Try it
Beneath this line are the data; copy exactly the part of them that opens with the line containing "export CORE_ASPECT_RATIO = 1.25" and closes with the line containing "set_input_delay 0.38 -clock", and only that part.

Extracted entries
============================================================

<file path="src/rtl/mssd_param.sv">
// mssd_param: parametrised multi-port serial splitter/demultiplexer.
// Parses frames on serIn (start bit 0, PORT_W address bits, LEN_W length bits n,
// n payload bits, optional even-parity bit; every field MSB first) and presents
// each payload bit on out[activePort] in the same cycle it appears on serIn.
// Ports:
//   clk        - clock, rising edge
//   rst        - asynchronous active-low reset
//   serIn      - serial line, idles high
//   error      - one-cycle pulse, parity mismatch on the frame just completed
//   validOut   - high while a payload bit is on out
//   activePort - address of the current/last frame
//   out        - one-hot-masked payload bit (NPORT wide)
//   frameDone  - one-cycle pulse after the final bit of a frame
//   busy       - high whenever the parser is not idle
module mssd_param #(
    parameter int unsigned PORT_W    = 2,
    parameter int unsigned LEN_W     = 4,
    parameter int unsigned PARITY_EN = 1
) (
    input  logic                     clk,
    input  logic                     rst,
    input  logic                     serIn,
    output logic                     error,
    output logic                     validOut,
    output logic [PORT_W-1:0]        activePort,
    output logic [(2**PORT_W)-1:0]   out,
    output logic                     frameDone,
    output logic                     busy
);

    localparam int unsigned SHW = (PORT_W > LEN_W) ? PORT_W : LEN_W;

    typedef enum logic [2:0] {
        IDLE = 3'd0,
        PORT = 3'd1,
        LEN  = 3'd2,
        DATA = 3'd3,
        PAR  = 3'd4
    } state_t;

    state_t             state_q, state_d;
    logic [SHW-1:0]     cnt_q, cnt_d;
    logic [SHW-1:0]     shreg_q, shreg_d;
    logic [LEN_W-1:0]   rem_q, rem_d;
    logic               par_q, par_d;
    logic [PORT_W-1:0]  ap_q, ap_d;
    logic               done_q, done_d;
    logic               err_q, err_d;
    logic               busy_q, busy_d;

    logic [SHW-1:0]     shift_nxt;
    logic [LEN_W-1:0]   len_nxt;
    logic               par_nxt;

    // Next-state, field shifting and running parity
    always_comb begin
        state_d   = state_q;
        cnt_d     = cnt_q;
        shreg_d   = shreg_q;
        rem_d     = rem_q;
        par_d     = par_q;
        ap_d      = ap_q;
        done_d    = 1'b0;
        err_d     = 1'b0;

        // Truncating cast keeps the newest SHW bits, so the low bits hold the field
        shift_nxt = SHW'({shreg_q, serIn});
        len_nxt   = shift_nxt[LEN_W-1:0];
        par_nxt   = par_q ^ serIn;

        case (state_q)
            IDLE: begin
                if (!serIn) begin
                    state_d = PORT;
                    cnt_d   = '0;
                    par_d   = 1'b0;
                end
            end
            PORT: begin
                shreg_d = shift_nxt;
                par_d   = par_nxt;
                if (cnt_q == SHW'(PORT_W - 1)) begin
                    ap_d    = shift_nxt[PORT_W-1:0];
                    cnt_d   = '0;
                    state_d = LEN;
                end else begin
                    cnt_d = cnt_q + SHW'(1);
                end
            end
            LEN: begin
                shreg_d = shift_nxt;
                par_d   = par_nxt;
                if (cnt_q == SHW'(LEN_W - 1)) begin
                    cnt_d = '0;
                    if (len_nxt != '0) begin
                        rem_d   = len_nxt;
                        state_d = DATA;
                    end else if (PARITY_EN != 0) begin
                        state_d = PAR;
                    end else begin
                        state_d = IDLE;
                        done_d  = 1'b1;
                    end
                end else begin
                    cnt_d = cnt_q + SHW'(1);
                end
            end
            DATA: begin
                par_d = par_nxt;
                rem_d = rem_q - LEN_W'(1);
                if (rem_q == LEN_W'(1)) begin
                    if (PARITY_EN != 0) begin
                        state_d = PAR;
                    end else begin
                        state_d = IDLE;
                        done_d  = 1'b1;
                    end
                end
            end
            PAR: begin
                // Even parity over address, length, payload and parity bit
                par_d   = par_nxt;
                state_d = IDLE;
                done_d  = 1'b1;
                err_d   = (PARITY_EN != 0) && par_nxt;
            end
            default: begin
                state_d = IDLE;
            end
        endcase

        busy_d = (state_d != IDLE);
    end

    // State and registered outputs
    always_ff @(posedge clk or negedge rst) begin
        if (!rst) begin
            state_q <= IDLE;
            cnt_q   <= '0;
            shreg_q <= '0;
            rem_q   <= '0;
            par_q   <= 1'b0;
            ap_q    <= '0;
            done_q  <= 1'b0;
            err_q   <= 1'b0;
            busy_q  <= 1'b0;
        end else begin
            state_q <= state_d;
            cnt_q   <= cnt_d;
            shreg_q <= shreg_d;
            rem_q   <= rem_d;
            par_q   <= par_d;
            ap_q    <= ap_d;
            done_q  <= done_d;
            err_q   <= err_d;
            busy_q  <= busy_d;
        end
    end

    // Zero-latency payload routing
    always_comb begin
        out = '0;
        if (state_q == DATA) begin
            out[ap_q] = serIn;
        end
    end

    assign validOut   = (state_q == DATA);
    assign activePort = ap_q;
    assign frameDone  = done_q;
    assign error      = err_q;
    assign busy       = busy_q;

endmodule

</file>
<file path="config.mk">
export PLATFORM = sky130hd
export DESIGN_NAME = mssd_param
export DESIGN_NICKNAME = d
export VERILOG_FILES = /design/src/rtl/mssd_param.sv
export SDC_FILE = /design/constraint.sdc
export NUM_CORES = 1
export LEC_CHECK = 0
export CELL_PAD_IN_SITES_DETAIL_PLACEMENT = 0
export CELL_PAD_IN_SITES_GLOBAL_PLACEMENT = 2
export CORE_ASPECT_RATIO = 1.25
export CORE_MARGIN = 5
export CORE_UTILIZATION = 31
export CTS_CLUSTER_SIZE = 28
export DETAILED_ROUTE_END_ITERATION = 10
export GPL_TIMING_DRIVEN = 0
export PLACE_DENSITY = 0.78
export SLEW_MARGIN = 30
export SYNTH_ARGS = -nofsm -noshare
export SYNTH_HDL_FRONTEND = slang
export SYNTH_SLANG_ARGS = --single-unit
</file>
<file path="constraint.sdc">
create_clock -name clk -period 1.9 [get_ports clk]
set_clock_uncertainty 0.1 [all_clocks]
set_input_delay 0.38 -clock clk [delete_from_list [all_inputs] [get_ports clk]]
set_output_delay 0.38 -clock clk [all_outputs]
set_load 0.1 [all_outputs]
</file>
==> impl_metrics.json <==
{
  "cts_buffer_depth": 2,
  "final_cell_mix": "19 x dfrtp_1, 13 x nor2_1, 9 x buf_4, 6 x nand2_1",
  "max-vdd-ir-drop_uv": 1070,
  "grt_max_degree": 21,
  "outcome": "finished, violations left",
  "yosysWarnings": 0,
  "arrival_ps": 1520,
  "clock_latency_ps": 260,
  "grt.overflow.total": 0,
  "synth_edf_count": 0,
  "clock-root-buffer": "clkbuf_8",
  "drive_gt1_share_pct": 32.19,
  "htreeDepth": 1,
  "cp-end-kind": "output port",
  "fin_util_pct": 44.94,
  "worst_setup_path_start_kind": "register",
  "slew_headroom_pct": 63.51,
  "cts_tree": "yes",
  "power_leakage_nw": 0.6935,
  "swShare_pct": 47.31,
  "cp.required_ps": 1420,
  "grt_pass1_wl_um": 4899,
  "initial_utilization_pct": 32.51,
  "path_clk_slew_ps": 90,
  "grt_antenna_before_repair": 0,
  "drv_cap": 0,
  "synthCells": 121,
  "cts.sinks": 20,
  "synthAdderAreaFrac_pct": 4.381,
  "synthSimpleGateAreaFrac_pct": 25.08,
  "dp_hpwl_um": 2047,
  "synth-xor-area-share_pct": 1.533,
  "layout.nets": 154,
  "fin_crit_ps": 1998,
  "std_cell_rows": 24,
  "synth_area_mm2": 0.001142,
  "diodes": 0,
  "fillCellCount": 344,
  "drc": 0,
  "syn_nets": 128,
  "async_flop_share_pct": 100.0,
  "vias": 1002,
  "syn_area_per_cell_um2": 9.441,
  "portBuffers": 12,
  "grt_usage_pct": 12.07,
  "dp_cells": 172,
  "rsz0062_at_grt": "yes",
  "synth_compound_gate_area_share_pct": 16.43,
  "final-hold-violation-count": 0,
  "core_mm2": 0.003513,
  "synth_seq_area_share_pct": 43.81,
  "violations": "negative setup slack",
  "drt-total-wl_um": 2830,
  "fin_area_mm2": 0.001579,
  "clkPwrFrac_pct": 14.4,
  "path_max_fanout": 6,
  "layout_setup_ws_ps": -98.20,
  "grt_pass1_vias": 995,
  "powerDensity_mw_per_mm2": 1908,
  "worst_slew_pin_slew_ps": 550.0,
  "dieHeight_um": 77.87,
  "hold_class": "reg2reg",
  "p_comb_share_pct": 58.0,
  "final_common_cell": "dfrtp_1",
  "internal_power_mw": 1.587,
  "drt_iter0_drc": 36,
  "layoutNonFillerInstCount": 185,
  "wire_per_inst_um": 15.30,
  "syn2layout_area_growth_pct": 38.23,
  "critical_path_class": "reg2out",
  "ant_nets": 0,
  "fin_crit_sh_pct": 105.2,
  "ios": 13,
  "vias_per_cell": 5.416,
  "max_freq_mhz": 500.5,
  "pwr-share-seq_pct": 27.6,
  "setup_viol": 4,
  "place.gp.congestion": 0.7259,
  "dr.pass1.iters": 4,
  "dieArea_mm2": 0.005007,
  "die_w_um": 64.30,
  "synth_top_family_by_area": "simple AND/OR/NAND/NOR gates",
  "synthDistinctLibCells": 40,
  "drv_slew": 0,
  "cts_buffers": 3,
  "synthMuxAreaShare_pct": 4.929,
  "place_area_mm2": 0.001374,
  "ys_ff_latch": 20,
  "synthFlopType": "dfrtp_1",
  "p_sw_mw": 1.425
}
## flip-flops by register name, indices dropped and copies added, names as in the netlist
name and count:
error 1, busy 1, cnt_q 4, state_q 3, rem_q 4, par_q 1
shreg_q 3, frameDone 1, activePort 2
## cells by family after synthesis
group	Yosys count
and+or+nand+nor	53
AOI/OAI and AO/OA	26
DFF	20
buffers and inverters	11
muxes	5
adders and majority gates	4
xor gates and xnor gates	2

============================================================

Finished task
export CORE_ASPECT_RATIO = 1.25
export CORE_MARGIN = 5
export CORE_UTILIZATION = 31
export CTS_CLUSTER_SIZE = 28
export DETAILED_ROUTE_END_ITERATION = 10
export GPL_TIMING_DRIVEN = 0
export PLACE_DENSITY = 0.78
export SLEW_MARGIN = 30
export SYNTH_ARGS = -nofsm -noshare
export SYNTH_HDL_FRONTEND = slang
export SYNTH_SLANG_ARGS = --single-unit
</file>
<file path="constraint.sdc">
create_clock -name clk -period 1.9 [get_ports clk]
set_clock_uncertainty 0.1 [all_clocks]
set_input_delay 0.38 -clock clk [delete_from_list [all_inputs] [get_ports clk]]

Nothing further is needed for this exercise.